Stored data entries:
-------

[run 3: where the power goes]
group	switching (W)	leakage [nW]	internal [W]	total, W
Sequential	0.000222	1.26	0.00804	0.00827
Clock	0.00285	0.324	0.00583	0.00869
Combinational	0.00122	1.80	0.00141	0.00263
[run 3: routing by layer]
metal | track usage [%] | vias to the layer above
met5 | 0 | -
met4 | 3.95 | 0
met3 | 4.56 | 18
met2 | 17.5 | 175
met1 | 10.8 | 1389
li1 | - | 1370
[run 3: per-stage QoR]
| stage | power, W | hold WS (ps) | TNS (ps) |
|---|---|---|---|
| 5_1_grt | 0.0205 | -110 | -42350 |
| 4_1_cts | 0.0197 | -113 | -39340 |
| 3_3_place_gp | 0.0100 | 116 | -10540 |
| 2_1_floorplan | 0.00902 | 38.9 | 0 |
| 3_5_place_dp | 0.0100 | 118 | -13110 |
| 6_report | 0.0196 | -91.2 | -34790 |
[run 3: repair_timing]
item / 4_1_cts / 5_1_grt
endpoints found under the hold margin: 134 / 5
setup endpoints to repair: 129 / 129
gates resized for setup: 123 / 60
$ cat src/rtl/core/table_driven_fsm_engine_top_macros.svh
// Assertion macros shared by the table-driven state machine engine.
`ifndef TABLE_DRIVEN_FSM_ENGINE_TOP_MACROS_SVH
`define TABLE_DRIVEN_FSM_ENGINE_TOP_MACROS_SVH

// Check a property on every rising clock edge outside reset.
`define TDFSM_ASSERT(label, prop, msg) \
  label: assert property (@(posedge clk) disable iff (rst) (prop)) else $error(msg);

// Check that a condition never holds outside reset.
`define TDFSM_NEVER(label, cond, msg) \
  label: assert property (@(posedge clk) disable iff (rst) !(cond)) else $error(msg);

`endif

$ cat src/rtl/core/tdfsm_pkg.sv
// Types, constants and codes of the table-driven state machine engine.
package tdfsm_pkg;

  localparam int TABLE_DEPTH = 16;
  localparam int QUEUE_DEPTH = 16;
  localparam int TBL_AW      = $clog2(TABLE_DEPTH);
  localparam int QPTR_W      = $clog2(QUEUE_DEPTH);
  localparam int QLEN_W      = $clog2(QUEUE_DEPTH + 1);
  localparam int SCAN_W      = 5;
  localparam int CFG_IDX_W   = 2;
  localparam int CFG_DATA_W  = 5;

  // Configuration register indexes
  localparam logic [CFG_IDX_W-1:0] CFG_INITIAL_STATE  = 2'd0;
  localparam logic [CFG_IDX_W-1:0] CFG_QUEUE_SIZE     = 2'd1;
  localparam logic [CFG_IDX_W-1:0] CFG_ENTRIES_IN_USE = 2'd2;

  // Request operation codes
  localparam logic [2:0] MODE_POST    = 3'd0;
  localparam logic [2:0] MODE_STEP    = 3'd1;
  localparam logic [2:0] MODE_TIME    = 3'd2;
  localparam logic [2:0] MODE_LOAD    = 3'd3;
  localparam logic [2:0] MODE_RESTART = 3'd4;

  typedef struct packed {
    logic [2:0]  mode;
    logic [3:0]  event_code;
    logic [15:0] time_increment;
    logic [15:0] guard_bits;
    logic [15:0] decision_bits;
    logic [3:0]  load_index;
    logic [3:0]  load_from_state;
    logic [3:0]  load_event;
    logic [3:0]  load_next_state;
    logic [3:0]  load_alt_state;
    logic        load_has_alt;
  } req_t;

  typedef struct packed {
    logic [3:0]  state_now;
    logic        state_changed;
    logic        ran_do_action;
    logic        ran_exit_and_transition;
    logic        ran_entry_action;
    logic        entry_matched;
    logic [3:0]  matched_index;
    logic        event_taken;
    logic        event_dropped;
    logic [3:0]  queue_level;
    logic [15:0] time_in_state;
  } rsp_t;

  // One transition table entry
  typedef struct packed {
    logic [3:0] from_state;
    logic [3:0] event_code;
    logic [3:0] next_state;
    logic [3:0] alt_state;
    logic       has_alt;
  } tbl_entry_t;

  typedef struct packed {
    logic              we;
    logic [TBL_AW-1:0] index;
    tbl_entry_t        entry;
  } tbl_wr_t;

  typedef struct packed {
    logic       push;
    logic       pop;
    logic       clear;
    logic [3:0] data;
  } ring_cmd_t;

  typedef struct packed {
    logic       full;
    logic       empty;
    logic [3:0] level;
    logic [3:0] rdata;
  } ring_stat_t;

  typedef struct packed {
    logic       done;
    logic       hit;
    logic       fire;
    logic [3:0] index;
    logic [3:0] target;
  } scan_res_t;

  // Per-request flags gathered before the response is built
  typedef struct packed {
    logic       changed;
    logic       do_act;
    logic       exit_act;
    logic       entry_act;
    logic       matched;
    logic [3:0] index;
    logic       taken;
    logic       dropped;
  } flags_t;

endpackage

$ cat src/rtl/core/tdfsm_ring.sv
// Event ring queue: storage, head and tail pointers, fill level.
module tdfsm_ring import tdfsm_pkg::*; (
  input  logic              clk,
  input  logic              rst,
  input  logic [QLEN_W-1:0] len,
  input  ring_cmd_t         cmd,
  output ring_stat_t        stat
);

  logic [3:0]        mem [QUEUE_DEPTH];
  logic [3:0]        rdata;
  logic [QPTR_W-1:0] head;
  logic [QPTR_W-1:0] tail;
  logic [QPTR_W-1:0] tail_inc;
  logic [QPTR_W-1:0] head_inc;
  logic [QLEN_W-1:0] tail_p1;
  logic [QLEN_W-1:0] head_p1;
  logic [QLEN_W-1:0] level_wide;

  // Advance pointers with wrap at the ring length in use
  always_comb begin
    tail_p1  = QLEN_W'(tail) + QLEN_W'(1);
    head_p1  = QLEN_W'(head) + QLEN_W'(1);
    tail_inc = (tail_p1 >= len) ? '0 : tail_p1[QPTR_W-1:0];
    head_inc = (head_p1 >= len) ? '0 : head_p1[QPTR_W-1:0];
    if (tail >= head) begin
      level_wide = QLEN_W'(tail) - QLEN_W'(head);
    end else begin
      level_wide = QLEN_W'(tail) + len - QLEN_W'(head);
    end
  end

  assign stat.full  = (tail_inc == head);
  assign stat.empty = (tail == head);
  assign stat.level = level_wide[3:0];
  assign stat.rdata = rdata;

  // Update pointers; clear wins over push and pop
  always_ff @(posedge clk) begin
    if (rst || cmd.clear) begin
      head <= '0;
      tail <= '0;
    end else begin
      if (cmd.push) begin
        tail <= tail_inc;
      end
      if (cmd.pop) begin
        head <= head_inc;
      end
    end
  end

  // Write at tail, read at head into a register
  always_ff @(posedge clk) begin
    if (cmd.push && !cmd.clear) begin
      mem[tail] <= cmd.data;
    end
    rdata <= mem[head];
  end

endmodule

$ cat src/rtl/core/tdfsm_scan.sv
// Transition table memory and the entry-by-entry match unit.
module tdfsm_scan import tdfsm_pkg::*; (
  input  logic              clk,
  input  logic              rst,
  input  tbl_wr_t           wr,
  input  logic              start,
  input  logic              run,
  input  logic [3:0]        ev_in,
  input  logic [3:0]        cur_state,
  input  logic [SCAN_W-1:0] limit,
  input  logic [15:0]       guard_bits,
  input  logic [15:0]       decision_bits,
  output scan_res_t         res
);

  tbl_entry_t        mem [TABLE_DEPTH];
  tbl_entry_t        tbl_q;
  logic [SCAN_W-1:0] idx;
  logic [SCAN_W-1:0] idx_p1;
  logic [TBL_AW-1:0] raddr;
  logic [3:0]        ev;
  logic              in_range;
  logic              hit;

  assign idx_p1 = idx + SCAN_W'(1);
  assign raddr  = start ? '0 : idx_p1[TBL_AW-1:0];

  // Compare the entry under the counter with state and event
  assign in_range = (idx < limit);
  assign hit      = in_range && (tbl_q.from_state == cur_state) && (tbl_q.event_code == ev);

  assign res.done   = run && (!in_range || hit);
  assign res.hit    = hit;
  assign res.index  = idx[3:0];
  assign res.fire   = guard_bits[idx[3:0]];
  assign res.target = (tbl_q.has_alt && !decision_bits[idx[3:0]]) ? tbl_q.alt_state
                                                                  : tbl_q.next_state;

  // Write entries and read the next one to compare
  always_ff @(posedge clk) begin
    if (wr.we) begin
      mem[wr.index] <= wr.entry;
    end
    tbl_q <= mem[raddr];
  end

  // Hold the event and step the entry counter
  always_ff @(posedge clk) begin
    if (rst) begin
      idx <= '0;
    end else if (start) begin
      idx <= '0;
    end else if (run && !res.done) begin
      idx <= idx_p1;
    end
  end

  always_ff @(posedge clk) begin
    if (start) begin
      ev <= ev_in;
    end
  end

endmodule

$ cat src/rtl/core/table_driven_fsm_engine_top.sv
// Table-driven state machine engine: request sequencer, state, time and response register.
// Post, add time, load, restart and unused modes go via execute and finish to the result.
// A step on an empty queue does the same; else it pops an event, fetches the first entry and
// compares table entries in the single compare unit until one matches or the entries run out.
// One request in work at a time; a new one is taken while a result waits.
// Synchronous reset: state 0, time 0, queue empty, queue_size 16, no entries in use.
`include "table_driven_fsm_engine_top_macros.svh"

module table_driven_fsm_engine_top import tdfsm_pkg::*; (
  input  logic                  clk,
  input  logic                  rst,
  input  logic                  req_valid,
  output logic                  req_stall,
  input  req_t                  req_data,
  output logic                  rsp_valid,
  input  logic                  rsp_stall,
  output rsp_t                  rsp_data,
  input  logic                  cfg_we,
  input  logic [CFG_IDX_W-1:0]  cfg_index,
  input  logic [CFG_DATA_W-1:0] cfg_data
);

  typedef enum logic [4:0] {
    S_IDLE   = 5'b00001,
    S_EXEC   = 5'b00010,
    S_FETCH  = 5'b00100,
    S_SCAN   = 5'b01000,
    S_FINISH = 5'b10000
  } fsm_t;

  fsm_t              state;
  fsm_t              state_next;
  req_t              item;
  flags_t            flags;
  flags_t            flags_next;
  logic [3:0]        cur_state;
  logic [3:0]        cur_state_next;
  logic [15:0]       ticks;
  logic [15:0]       ticks_next;
  logic [3:0]        initial_state;
  logic [4:0]        queue_size;
  logic [4:0]        entries_in_use;
  logic [QLEN_W-1:0] len;
  logic [SCAN_W-1:0] limit;
  logic              out_free;
  ring_cmd_t         ring_cmd;
  ring_stat_t        ring_stat;
  tbl_wr_t           tbl_wr;
  scan_res_t         scan_res;

  assign req_stall = (state != S_IDLE);
  assign out_free  = !rsp_valid || !rsp_stall;

  // Clamp ring length and search count to the storage present
  always_comb begin
    if (queue_size < 5'd2) begin
      len = QLEN_W'(2);
    end else if (32'(queue_size) > QUEUE_DEPTH) begin
      len = QLEN_W'(QUEUE_DEPTH);
    end else begin
      len = QLEN_W'(queue_size);
    end
    if (32'(entries_in_use) > TABLE_DEPTH) begin
      limit = SCAN_W'(TABLE_DEPTH);
    end else begin
      limit = SCAN_W'(entries_in_use);
    end
  end

  // Configuration registers
  always_ff @(posedge clk) begin
    if (rst) begin
      initial_state  <= '0;
      queue_size     <= 5'd16;
      entries_in_use <= '0;
    end else if (cfg_we) begin
      unique case (cfg_index)
        CFG_INITIAL_STATE:  initial_state  <= cfg_data[3:0];
        CFG_QUEUE_SIZE:     queue_size     <= cfg_data;
        CFG_ENTRIES_IN_USE: entries_in_use <= cfg_data;
        default: ;
      endcase
    end
  end

  // Sequencer: decode the request, drive queue, table and compare unit
  always_comb begin
    state_next     = state;
    flags_next     = flags;
    cur_state_next = cur_state;
    ticks_next     = ticks;
    ring_cmd       = '0;
    ring_cmd.data  = item.event_code;
    ring_cmd.clear = cfg_we && (cfg_index == CFG_QUEUE_SIZE);
    tbl_wr         = '0;
    tbl_wr.index   = item.load_index[TBL_AW-1:0];
    tbl_wr.entry   = '{from_state: item.load_from_state, event_code: item.load_event,
                       next_state: item.load_next_state, alt_state: item.load_alt_state,
                       has_alt: item.load_has_alt};
    unique case (state)
      S_IDLE: begin
        if (req_valid) begin
          state_next = S_EXEC;
        end
      end
      S_EXEC: begin
        flags_next = '0;
        state_next = S_FINISH;
        case (item.mode)
          MODE_POST: begin
            if (ring_stat.full) begin
              flags_next.dropped = 1'b1;
            end else begin
              ring_cmd.push = 1'b1;
            end
          end
          MODE_STEP: begin
            if (ring_stat.empty) begin
              flags_next.do_act = 1'b1;
            end else begin
              ring_cmd.pop     = 1'b1;
              flags_next.taken = 1'b1;
              state_next       = S_FETCH;
            end
          end
          MODE_TIME: begin
            ticks_next = ticks + item.time_increment;
          end
          MODE_LOAD: begin
            tbl_wr.we = (32'(item.load_index) < TABLE_DEPTH);
          end
          MODE_RESTART: begin
            ring_cmd.clear       = 1'b1;
            cur_state_next       = initial_state;
            ticks_next           = '0;
            flags_next.entry_act = 1'b1;
          end
          default: ;
        endcase
      end
      S_FETCH: begin
        state_next = S_SCAN;
      end
      S_SCAN: begin
        if (scan_res.done) begin
          state_next = S_FINISH;
          if (scan_res.hit) begin
            flags_next.matched = 1'b1;
            flags_next.index   = scan_res.index;
            if (scan_res.fire) begin
              flags_next.exit_act  = 1'b1;
              flags_next.changed   = 1'b1;
              flags_next.entry_act = 1'b1;
              cur_state_next       = scan_res.target;
              ticks_next           = '0;
            end else begin
              flags_next.do_act = 1'b1;
            end
          end
        end
      end
      S_FINISH: begin
        if (out_free) begin
          state_next = S_IDLE;
        end
      end
      default: state_next = S_IDLE;
    endcase
  end

  // Control state and machine state
  always_ff @(posedge clk) begin
    if (rst) begin
      state     <= S_IDLE;
      cur_state <= '0;
      ticks     <= '0;
    end else begin
      state     <= state_next;
      cur_state <= cur_state_next;
      ticks     <= ticks_next;
    end
  end

  // Hold the accepted request and the gathered flags
  always_ff @(posedge clk) begin
    if (state == S_IDLE && req_valid) begin
      item <= req_data;
    end
    flags <= flags_next;
  end

  // Response register: load on finish, drop once taken
  always_ff @(posedge clk) begin
    if (rst) begin
      rsp_valid <= 1'b0;
    end else if (state == S_FINISH && out_free) begin
      rsp_valid <= 1'b1;
    end else if (!rsp_stall) begin
      rsp_valid <= 1'b0;
    end
  end

  always_ff @(posedge clk) begin
    if (state == S_FINISH && out_free) begin
      rsp_data <= '{state_now: cur_state, state_changed: flags.changed,
                    ran_do_action: flags.do_act, ran_exit_and_transition: flags.exit_act,
                    ran_entry_action: flags.entry_act, entry_matched: flags.matched,
                    matched_index: flags.index, event_taken: flags.taken,
                    event_dropped: flags.dropped, queue_level: ring_stat.level,
                    time_in_state: ticks};
    end
  end

  tdfsm_ring u_ring (
    .clk  (clk),
    .rst  (rst),
    .len  (len),
    .cmd  (ring_cmd),
    .stat (ring_stat)
  );

  tdfsm_scan u_scan (
    .clk           (clk),
    .rst           (rst),
    .wr            (tbl_wr),
    .start         (state == S_FETCH),
    .run           (state == S_SCAN),
    .ev_in         (ring_stat.rdata),
    .cur_state     (cur_state),
    .limit         (limit),
    .guard_bits    (item.guard_bits),
    .decision_bits (item.decision_bits),
    .res           (scan_res)
  );

  `TDFSM_ASSERT(a_rsp_after_finish, $rose(rsp_valid) |-> $past(state == S_FINISH), "response without finish")
  `TDFSM_ASSERT(a_scan_done_finish, (state == S_SCAN && scan_res.done) |=> (state == S_FINISH), "scan did not finish")
  `TDFSM_NEVER(a_push_full, ring_cmd.push && ring_stat.full, "push into full queue")
  `TDFSM_ASSERT(a_level_bound, {1'b0, ring_stat.level} < len, "queue level beyond ring length")

endmodule
$ cat config.mk
export PLATFORM = sky130hd
export DESIGN_NAME = table_driven_fsm_engine_top
export DESIGN_NICKNAME = d
export VERILOG_FILES = /design/src/rtl/core/tdfsm_pkg.sv /design/src/rtl/core/tdfsm_ring.sv /design/src/rtl/core/tdfsm_scan.sv /design/src/rtl/core/table_driven_fsm_engine_top.sv
export VERILOG_INCLUDE_DIRS = /design/src /design/src/rtl/core
export SDC_FILE = /design/constraint.sdc
export NUM_CORES = 1
export LEC_CHECK = 0
export BUFFER_PORTS_ARGS = -buffer_cell sky130_fd_sc_hd__buf_2
export CORE_UTILIZATION = 50
export DETAILED_ROUTE_END_ITERATION = 16
export GPL_TIMING_DRIVEN = 0
export HOLD_SLACK_MARGIN = 0.02
export PLACE_DENSITY = 0.63
export SETUP_SLACK_MARGIN = 0.4
export SLEW_MARGIN = 20
export SYNTH_ARGS = -nofsm -noshare
export SYNTH_HDL_FRONTEND = slang
export SYNTH_HIERARCHICAL = 1
export SYNTH_SLANG_ARGS = --single-unit
$ cat constraint.sdc
create_clock -name clk -period 5.6 [get_ports clk]
set_input_delay 0.84 -clock clk [delete_from_list [all_inputs] [get_ports clk]]
set_output_delay 0.84 -clock clk [all_outputs]
set_load 0.01 [all_outputs]
==> parameters.txt, run 1 <==
Parameter                              Value

Run status
  Result of the run    finished clean

Critical path
  Critical path class    reg -> reg
  End of the worst register-to-register path    u_ring/mem[11][2]$_DFFE_PP_
  Cells traversed along the worst timing path    ha_1 > xor2_1 > ha_1 > a21oi_1 > o21ai_0 > a31oi_1 > a21oi_1 > nor4b_2 > nand2_1 > nor3_1 > and2_1
  Number of cells on the worst reg-to-reg path    11
  Critical Path Start    u_ring/tail[1]$_SDFFE_PP0P_
  Crit path max-delay cell type    sky130_fd_sc_hd__nor4b_2
  Largest fanout of any net on the critical path    9
  R2R setup slack    1100 ps
  Critical path endpoint    u_ring/mem[11][2]$_DFFE_PP_
  Data required time at the worst endpoint    5910 ps
  Delay of the slowest cell on the worst path    770 ps
  Worst flop-to-flop path startpoint    u_ring/tail[1]$_SDFFE_PP0P_
  Kind of end point of the critical path    flip-flop
  Data arrival time of the critical path    4810 ps
  Crit path launch type    flip-flop

Clocking
  Library cell used as clock root buffer    sky130_fd_sc_hd__clkbuf_16
  Number of buffers on the longest clock path    3
  H-tree depth    2
  Clock tree from TritonCTS    yes
  CTS-repair resized insts    0
  Post-CTS Setup Inserts    0
  Clock transition at path regs    70 ps
  Number of clock sinks    534
  Num CTS Buffers    54
  Number of hold buffers added after CTS    0
  Clock latency on the worst-skew pair    620 ps

Synth
  Number of synthesized register bits    534
  Top-area cell type share of the netlist area    62.8%
  Count of flip-flops with a built-in enable after synthesis    460
  Post-synthesis cell count    1433
  Post-synth top flop    sky130_fd_sc_hd__edfxtp_1
  Post-Syn Nets    1568
  FFs w/ async S/R, synth    0%
  Cell type with the largest total area after synthesis    sky130_fd_sc_hd__edfxtp_1
  Post-synthesis average cell area    15.3 um2
  Number of warning messages in the yosys log    6
  Cell variety after synth    78
  Post-synthesis instance area    0.0220 mm2
  Sequential cell area fraction in the yosys report    69.5%
  Top cells by area, synth    sky130_fd_sc_hd__edfxtp_1, sky130_fd_sc_hd__dfxtp_1, sky130_fd_sc_hd__mux2i_1

Placement
  Number of buffer cells added on primary ports    124
  Final weighted congestion of routability-driven global placement    0.862
  HPWL after DPL    34.9 mm
  Setup slack after placement    1180 ps

Global route
  Global-route wire length before repair    76.9 mm
  Initial antenna violation count    0
  Via count of the first global-routing pass    13100
  Global-route congestion overflow total    0
  Largest net degree at the start of global routing    24
  GR Util All Layers    23.1%

STA
  RSZ-0062 raised after global routing    false
  Portion of the clock cycle consumed by the worst path in the final layout    80.3%
  Sum of negative setup slack    0 ps
  Remaining max-slew budget at the tightest pin    26.9%
  WHS    386 ps
  Clock tree skew after final layout    22.6 ps
  Setup WS post-layout    1100 ps
  Max-slew violations    0
  Slew at the pin with the worst max-slew slack    1090 ps
  Final hold viol count    0
  Max frequency    0.222 GHz
  Total setup violations reported at the end of the flow    0
  Minimum clock period after layout    4500 ps

Floorplan
  Total core area    0.0433 mm2
  Overall die width    212 um
  Die extent in y    212 um
  Ports    125
  Full die area    0.0448 mm2
  FP Rows    76
  Initial cell density of the core    50.8%

Cells and area
  Most frequent cells in the layout    sky130_fd_sc_hd__edfxtp_1, sky130_fd_sc_hd__buf_2, sky130_fd_sc_hd__nor2_1
  Commonest non-fill, non-tap cell in the layout    sky130_fd_sc_hd__edfxtp_1
  Post-layout utilization of the core    59.0%
  Share of post-route cells with drive strength above 1    21.4%
  # fillers    3343
  Total Nets Final    1764
  Number of antenna diodes    0
  Area growth syn-to-layout    16.0%

Pwr
  Maximum ir drop on the vdd rail    0.000249 V
  Total power of the final layout    9.05 mW
  Leak    8.63 nW
  Power density cells    354 mW/mm2

Min path
  Type of the tightest min-delay check    in -> reg

Route
  Average detailed-routed wire length per instance    22.6 um
  Drt drc    0
  Vias after detailed routing    13100
  Via-per-instance ratio    5.80
  Count of routing violations after the opening detailed-route iteration    1123
  Final antenna-violating net count    0
  Detailed-routing iteration count for the pre-antenna-repair pass    5
  Total wirelength of the detailed-routed design    51.1 mm

Job
  Number of max-capacitance violations reported    0
-- worst min path at each step --
stage / cells after the start / slack [ps] / from / end
4_1_cts: 1 / 360 / req_data[4] / item[4]$_DFFE_PP_
6_report: 1 / 390 / req_data[20] / item[20]$_DFFE_PP_
3_5_place_dp: 0 / 390 / u_ring/rdata[0]$_DFF_P_ / u_scan/ev[0]$_DFFE_PP_
3_3_place_gp: 0 / 390 / u_ring/rdata[0]$_DFF_P_ / u_scan/ev[0]$_DFFE_PP_
5_1_grt: 1 / 360 / req_data[35] / item[35]$_DFFE_PP_
2_1_floorplan: 0 / 390 / u_ring/rdata[0]$_DFF_P_ / u_scan/ev[0]$_DFFE_PP_
-- sequential cells by signal, summed over array words and instances (netlist names) --
name            count
u_scan/idx          5
entries_in_use      5
state               5
rsp_data           34
item               76
flags              10
queue_size          5
rsp_valid           1
u_ring/rdata        4
u_scan/tbl_q       17
u_scan/mem        272
u_ring/head         4
u_ring/tail         4
cur_state           4
u_scan/ev           4
initial_state       4
ticks              16
u_ring/mem         64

-------

Required work
Output the lines above between the one holding "export SETUP_SLACK_MARGIN = 0.4" and the one holding "Cells traversed along", inclusive, with nothing before or after them.

Response
export SETUP_SLACK_MARGIN = 0.4
export SLEW_MARGIN = 20
export SYNTH_ARGS = -nofsm -noshare
export SYNTH_HDL_FRONTEND = slang
export SYNTH_HIERARCHICAL = 1
export SYNTH_SLANG_ARGS = --single-unit
$ cat constraint.sdc
create_clock -name clk -period 5.6 [get_ports clk]
set_input_delay 0.84 -clock clk [delete_from_list [all_inputs] [get_ports clk]]
set_output_delay 0.84 -clock clk [all_outputs]
set_load 0.01 [all_outputs]
==> parameters.txt, run 1 <==
Parameter                              Value

Run status
  Result of the run    finished clean

Critical path
  Critical path class    reg -> reg
  End of the worst register-to-register path    u_ring/mem[11][2]$_DFFE_PP_
  Cells traversed along the worst timing path    ha_1 > xor2_1 > ha_1 > a21oi_1 > o21ai_0 > a31oi_1 > a21oi_1 > nor4b_2 > nand2_1 > nor3_1 > and2_1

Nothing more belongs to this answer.